Given records:
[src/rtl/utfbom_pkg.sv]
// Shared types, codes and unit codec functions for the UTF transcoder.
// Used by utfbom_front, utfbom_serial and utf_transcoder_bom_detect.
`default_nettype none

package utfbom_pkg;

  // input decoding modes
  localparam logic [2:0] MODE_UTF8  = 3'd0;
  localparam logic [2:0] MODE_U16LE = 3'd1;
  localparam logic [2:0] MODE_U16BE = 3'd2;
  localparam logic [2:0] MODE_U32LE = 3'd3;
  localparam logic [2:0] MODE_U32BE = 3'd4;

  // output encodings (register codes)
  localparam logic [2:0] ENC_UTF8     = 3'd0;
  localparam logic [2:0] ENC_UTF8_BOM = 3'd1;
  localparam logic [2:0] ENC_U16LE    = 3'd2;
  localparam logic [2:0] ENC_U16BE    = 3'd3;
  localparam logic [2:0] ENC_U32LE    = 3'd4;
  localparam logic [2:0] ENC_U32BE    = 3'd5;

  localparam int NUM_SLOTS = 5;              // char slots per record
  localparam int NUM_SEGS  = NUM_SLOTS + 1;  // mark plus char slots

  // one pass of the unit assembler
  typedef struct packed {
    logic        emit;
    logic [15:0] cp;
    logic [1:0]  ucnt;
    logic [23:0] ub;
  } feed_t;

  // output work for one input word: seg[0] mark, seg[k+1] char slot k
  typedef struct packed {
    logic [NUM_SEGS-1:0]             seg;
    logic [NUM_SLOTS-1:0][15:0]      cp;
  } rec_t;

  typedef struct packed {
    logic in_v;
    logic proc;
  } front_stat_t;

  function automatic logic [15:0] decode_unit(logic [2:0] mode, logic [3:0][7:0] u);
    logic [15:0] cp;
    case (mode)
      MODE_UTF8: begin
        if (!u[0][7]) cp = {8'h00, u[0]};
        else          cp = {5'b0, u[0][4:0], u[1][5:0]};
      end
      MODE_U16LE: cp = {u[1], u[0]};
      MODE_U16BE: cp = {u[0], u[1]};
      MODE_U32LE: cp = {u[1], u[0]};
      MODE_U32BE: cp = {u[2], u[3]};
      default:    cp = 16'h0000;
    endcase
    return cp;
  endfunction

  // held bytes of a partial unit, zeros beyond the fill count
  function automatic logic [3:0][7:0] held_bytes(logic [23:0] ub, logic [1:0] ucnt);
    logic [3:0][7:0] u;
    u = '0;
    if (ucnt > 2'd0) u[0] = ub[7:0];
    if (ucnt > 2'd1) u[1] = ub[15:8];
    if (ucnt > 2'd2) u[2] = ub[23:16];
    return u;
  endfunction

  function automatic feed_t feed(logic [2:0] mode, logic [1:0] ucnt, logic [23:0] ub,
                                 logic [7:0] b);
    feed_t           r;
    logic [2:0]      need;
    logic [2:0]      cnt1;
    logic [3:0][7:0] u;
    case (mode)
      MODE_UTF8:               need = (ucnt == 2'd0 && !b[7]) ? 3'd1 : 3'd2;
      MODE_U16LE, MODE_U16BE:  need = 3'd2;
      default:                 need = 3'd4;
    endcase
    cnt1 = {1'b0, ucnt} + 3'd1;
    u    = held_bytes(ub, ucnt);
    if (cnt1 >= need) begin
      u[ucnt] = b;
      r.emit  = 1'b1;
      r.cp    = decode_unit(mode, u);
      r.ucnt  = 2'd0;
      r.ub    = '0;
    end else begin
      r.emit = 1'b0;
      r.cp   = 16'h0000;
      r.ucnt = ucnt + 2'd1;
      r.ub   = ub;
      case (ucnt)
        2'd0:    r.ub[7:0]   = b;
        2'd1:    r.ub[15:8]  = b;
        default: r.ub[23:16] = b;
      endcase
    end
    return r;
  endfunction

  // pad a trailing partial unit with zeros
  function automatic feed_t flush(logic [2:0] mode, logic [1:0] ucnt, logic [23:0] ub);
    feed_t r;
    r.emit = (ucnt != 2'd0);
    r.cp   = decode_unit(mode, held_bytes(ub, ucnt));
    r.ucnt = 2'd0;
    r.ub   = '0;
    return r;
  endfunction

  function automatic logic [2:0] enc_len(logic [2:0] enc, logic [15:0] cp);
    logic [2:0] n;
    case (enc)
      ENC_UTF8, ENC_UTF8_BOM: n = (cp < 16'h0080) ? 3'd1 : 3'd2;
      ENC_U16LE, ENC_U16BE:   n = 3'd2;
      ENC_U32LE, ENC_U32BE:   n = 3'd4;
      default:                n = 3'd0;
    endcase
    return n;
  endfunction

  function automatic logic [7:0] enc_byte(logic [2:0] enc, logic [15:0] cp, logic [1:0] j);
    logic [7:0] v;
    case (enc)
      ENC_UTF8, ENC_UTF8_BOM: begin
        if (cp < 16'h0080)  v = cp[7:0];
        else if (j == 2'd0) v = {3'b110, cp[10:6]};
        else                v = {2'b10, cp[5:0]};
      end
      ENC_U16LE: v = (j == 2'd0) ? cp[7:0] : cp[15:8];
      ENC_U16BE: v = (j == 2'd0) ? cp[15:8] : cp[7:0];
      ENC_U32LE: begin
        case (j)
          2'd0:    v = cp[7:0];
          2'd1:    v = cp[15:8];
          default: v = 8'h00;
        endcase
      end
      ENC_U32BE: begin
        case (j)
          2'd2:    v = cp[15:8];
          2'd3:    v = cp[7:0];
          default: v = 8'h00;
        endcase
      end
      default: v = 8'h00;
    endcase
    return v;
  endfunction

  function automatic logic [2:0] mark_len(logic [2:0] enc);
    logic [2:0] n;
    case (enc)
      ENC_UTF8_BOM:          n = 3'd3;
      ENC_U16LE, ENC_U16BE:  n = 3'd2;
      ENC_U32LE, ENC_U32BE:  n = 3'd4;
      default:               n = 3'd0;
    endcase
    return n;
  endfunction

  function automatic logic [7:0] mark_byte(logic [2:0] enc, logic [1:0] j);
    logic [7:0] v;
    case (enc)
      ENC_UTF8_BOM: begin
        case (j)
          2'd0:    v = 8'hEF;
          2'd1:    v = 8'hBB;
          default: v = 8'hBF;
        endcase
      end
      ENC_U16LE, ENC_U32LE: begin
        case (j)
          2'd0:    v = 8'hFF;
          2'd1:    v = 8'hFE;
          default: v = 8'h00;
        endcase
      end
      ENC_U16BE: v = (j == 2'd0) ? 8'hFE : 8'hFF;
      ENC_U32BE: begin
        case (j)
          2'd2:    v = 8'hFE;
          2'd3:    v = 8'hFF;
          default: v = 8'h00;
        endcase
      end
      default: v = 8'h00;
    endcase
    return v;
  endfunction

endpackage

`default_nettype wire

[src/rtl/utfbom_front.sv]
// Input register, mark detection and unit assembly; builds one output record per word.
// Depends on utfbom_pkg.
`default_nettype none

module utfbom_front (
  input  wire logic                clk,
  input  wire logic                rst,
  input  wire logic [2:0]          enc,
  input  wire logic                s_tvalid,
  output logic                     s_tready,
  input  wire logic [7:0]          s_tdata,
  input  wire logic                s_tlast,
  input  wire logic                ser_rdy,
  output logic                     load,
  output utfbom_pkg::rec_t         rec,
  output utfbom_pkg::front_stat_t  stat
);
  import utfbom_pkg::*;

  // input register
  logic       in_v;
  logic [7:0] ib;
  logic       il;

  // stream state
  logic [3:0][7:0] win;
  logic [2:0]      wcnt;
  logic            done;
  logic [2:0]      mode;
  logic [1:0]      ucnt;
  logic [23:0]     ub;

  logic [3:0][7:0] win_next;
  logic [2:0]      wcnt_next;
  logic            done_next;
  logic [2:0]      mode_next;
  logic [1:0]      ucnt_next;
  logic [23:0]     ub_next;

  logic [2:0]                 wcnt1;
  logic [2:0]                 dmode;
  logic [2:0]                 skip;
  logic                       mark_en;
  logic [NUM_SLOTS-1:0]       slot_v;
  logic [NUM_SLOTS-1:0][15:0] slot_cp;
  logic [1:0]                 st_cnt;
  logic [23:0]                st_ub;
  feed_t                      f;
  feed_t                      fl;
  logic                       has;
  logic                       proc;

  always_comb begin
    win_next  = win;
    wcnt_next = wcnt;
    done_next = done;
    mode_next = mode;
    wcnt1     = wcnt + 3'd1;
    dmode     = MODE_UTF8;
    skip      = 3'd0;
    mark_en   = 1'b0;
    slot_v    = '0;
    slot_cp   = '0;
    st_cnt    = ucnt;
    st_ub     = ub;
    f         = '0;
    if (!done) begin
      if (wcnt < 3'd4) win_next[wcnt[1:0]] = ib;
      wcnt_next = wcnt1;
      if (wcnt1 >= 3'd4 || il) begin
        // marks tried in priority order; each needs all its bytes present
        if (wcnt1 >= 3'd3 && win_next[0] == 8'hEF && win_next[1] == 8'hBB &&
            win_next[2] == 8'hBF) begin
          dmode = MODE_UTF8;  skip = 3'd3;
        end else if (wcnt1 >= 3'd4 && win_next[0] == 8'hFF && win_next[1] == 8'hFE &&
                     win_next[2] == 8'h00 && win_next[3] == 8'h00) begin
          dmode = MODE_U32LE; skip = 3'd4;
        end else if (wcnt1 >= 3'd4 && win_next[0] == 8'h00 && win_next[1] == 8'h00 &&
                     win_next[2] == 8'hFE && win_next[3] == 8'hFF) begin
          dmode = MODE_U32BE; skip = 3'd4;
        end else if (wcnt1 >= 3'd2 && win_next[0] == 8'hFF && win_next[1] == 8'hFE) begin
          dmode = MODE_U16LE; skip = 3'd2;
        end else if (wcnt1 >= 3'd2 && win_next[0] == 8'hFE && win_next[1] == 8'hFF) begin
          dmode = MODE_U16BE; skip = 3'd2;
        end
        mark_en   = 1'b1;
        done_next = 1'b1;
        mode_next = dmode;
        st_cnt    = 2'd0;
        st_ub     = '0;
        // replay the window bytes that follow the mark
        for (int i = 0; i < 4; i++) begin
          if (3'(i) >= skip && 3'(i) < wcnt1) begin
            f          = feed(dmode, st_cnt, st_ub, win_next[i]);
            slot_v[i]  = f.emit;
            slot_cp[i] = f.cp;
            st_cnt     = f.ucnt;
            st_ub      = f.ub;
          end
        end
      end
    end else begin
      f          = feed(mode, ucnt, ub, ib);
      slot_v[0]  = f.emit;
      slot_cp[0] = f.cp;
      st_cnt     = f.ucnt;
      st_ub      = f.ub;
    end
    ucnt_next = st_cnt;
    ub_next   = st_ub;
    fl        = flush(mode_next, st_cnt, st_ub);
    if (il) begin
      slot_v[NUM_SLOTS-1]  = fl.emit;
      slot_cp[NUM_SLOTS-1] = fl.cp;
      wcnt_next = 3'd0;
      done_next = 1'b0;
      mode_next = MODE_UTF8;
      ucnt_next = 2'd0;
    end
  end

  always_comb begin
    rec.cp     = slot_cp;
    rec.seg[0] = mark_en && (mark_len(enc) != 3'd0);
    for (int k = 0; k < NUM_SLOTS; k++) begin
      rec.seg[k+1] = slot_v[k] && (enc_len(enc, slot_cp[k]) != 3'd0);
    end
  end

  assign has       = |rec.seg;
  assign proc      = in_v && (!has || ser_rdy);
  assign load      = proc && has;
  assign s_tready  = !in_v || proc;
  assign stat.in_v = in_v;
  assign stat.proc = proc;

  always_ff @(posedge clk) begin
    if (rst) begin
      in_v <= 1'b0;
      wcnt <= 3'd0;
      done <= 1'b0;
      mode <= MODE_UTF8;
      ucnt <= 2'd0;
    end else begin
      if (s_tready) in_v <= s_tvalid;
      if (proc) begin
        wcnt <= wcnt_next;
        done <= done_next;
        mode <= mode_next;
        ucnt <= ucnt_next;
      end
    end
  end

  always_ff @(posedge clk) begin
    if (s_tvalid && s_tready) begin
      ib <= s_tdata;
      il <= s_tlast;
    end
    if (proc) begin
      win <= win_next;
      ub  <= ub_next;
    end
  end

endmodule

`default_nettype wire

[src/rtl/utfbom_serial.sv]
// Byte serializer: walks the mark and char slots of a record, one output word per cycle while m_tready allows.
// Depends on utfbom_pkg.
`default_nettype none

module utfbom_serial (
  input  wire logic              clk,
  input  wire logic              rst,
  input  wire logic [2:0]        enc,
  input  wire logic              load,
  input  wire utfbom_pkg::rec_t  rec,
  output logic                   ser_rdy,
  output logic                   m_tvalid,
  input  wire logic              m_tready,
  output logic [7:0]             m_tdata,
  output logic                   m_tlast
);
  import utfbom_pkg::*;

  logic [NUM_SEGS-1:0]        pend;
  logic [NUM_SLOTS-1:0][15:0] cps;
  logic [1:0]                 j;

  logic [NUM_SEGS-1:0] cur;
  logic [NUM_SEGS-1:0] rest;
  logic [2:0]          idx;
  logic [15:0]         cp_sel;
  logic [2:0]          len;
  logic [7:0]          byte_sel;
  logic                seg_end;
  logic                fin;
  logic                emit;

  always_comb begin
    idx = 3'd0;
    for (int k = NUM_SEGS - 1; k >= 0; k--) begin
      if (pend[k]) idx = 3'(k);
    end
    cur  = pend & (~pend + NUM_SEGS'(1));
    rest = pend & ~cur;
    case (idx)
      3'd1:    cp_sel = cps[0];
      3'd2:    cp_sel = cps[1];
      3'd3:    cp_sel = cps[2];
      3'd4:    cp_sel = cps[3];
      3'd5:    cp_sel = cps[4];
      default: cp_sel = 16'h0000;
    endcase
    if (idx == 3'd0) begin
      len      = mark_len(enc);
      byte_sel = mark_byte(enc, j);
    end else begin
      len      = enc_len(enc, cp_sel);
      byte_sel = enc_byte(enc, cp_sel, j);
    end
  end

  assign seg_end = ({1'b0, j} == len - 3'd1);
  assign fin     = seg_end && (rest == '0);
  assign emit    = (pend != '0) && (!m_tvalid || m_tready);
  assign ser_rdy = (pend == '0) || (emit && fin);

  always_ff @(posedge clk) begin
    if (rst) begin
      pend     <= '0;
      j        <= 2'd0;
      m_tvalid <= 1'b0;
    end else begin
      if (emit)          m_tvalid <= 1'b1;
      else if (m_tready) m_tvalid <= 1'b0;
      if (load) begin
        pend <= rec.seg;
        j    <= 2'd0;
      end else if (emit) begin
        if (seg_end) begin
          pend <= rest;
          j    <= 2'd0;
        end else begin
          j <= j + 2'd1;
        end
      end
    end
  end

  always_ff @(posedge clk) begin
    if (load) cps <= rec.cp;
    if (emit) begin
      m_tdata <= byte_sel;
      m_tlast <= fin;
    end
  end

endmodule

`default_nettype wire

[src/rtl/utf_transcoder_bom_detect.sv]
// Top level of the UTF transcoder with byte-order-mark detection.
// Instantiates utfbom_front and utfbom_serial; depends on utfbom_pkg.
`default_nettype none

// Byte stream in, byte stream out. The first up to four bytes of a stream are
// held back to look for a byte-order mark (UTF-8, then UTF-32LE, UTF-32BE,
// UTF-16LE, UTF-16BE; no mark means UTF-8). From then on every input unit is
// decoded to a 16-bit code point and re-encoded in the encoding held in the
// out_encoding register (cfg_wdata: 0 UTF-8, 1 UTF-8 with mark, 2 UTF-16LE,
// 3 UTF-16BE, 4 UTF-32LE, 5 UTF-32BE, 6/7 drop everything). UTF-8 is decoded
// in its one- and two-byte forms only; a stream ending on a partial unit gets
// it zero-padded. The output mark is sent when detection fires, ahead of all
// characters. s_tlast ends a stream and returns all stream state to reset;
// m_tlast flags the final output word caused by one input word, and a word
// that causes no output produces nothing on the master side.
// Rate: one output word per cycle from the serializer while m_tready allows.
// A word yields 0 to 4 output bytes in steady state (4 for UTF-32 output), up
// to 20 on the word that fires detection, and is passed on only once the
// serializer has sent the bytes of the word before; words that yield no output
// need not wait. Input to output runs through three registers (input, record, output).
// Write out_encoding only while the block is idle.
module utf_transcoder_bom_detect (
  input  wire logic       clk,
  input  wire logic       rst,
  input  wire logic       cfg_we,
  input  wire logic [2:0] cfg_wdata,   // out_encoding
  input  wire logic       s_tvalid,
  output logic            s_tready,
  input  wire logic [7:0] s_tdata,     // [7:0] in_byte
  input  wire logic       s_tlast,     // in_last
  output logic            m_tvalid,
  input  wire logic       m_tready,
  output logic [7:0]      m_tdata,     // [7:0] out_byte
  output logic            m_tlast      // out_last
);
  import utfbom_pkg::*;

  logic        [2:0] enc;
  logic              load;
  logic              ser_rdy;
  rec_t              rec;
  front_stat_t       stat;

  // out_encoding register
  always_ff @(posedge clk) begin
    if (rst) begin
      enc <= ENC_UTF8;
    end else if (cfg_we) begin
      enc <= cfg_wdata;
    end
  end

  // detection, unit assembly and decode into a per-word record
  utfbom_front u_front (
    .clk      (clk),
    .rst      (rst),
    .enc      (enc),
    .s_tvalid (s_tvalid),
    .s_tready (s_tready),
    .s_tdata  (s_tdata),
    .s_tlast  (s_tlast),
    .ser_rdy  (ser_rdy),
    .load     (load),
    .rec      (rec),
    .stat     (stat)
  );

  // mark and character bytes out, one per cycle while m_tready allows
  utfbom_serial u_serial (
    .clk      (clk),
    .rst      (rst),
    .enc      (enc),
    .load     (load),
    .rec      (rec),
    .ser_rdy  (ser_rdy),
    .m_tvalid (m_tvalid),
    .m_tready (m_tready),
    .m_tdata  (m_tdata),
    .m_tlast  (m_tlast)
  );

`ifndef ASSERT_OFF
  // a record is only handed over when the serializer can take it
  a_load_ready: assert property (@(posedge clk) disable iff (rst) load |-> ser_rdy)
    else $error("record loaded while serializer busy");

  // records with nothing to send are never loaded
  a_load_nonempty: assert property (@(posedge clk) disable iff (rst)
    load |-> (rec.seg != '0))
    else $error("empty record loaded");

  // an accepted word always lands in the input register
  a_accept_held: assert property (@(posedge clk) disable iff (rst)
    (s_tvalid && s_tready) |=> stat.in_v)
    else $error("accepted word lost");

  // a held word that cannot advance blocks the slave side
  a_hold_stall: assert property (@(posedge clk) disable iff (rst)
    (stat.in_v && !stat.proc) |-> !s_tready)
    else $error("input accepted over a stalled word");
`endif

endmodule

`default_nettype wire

==

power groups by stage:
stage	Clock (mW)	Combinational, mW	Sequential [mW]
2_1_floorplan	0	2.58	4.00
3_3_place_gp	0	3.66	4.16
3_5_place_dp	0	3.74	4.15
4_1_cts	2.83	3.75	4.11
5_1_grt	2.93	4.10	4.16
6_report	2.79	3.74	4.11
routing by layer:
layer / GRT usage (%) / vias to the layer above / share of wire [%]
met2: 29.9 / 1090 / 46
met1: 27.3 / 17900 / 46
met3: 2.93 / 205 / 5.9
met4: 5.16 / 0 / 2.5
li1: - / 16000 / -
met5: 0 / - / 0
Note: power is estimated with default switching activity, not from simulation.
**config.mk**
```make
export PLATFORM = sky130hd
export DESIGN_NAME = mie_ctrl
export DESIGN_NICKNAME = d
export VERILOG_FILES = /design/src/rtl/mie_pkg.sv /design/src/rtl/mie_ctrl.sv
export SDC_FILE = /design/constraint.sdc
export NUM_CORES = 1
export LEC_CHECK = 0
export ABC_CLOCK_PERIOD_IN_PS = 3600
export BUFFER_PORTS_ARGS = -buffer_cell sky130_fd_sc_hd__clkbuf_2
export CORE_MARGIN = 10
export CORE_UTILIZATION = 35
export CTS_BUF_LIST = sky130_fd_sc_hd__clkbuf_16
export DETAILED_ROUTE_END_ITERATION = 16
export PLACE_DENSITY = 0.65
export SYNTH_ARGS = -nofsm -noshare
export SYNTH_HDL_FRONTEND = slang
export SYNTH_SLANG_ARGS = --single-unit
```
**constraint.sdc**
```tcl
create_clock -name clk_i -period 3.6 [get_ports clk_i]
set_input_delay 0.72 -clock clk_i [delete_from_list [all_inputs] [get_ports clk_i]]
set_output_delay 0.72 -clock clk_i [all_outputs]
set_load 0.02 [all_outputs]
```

Requirement: Restate word for word the lines of the data above, starting at the line containing "power groups by" and ending at the line containing "met5: 0 / - / 0", both included, and nothing more.

Response below:
power groups by stage:
stage	Clock (mW)	Combinational, mW	Sequential [mW]
2_1_floorplan	0	2.58	4.00
3_3_place_gp	0	3.66	4.16
3_5_place_dp	0	3.74	4.15
4_1_cts	2.83	3.75	4.11
5_1_grt	2.93	4.10	4.16
6_report	2.79	3.74	4.11
routing by layer:
layer / GRT usage (%) / vias to the layer above / share of wire [%]
met2: 29.9 / 1090 / 46
met1: 27.3 / 17900 / 46
met3: 2.93 / 205 / 5.9
met4: 5.16 / 0 / 2.5
li1: - / 16000 / -
met5: 0 / - / 0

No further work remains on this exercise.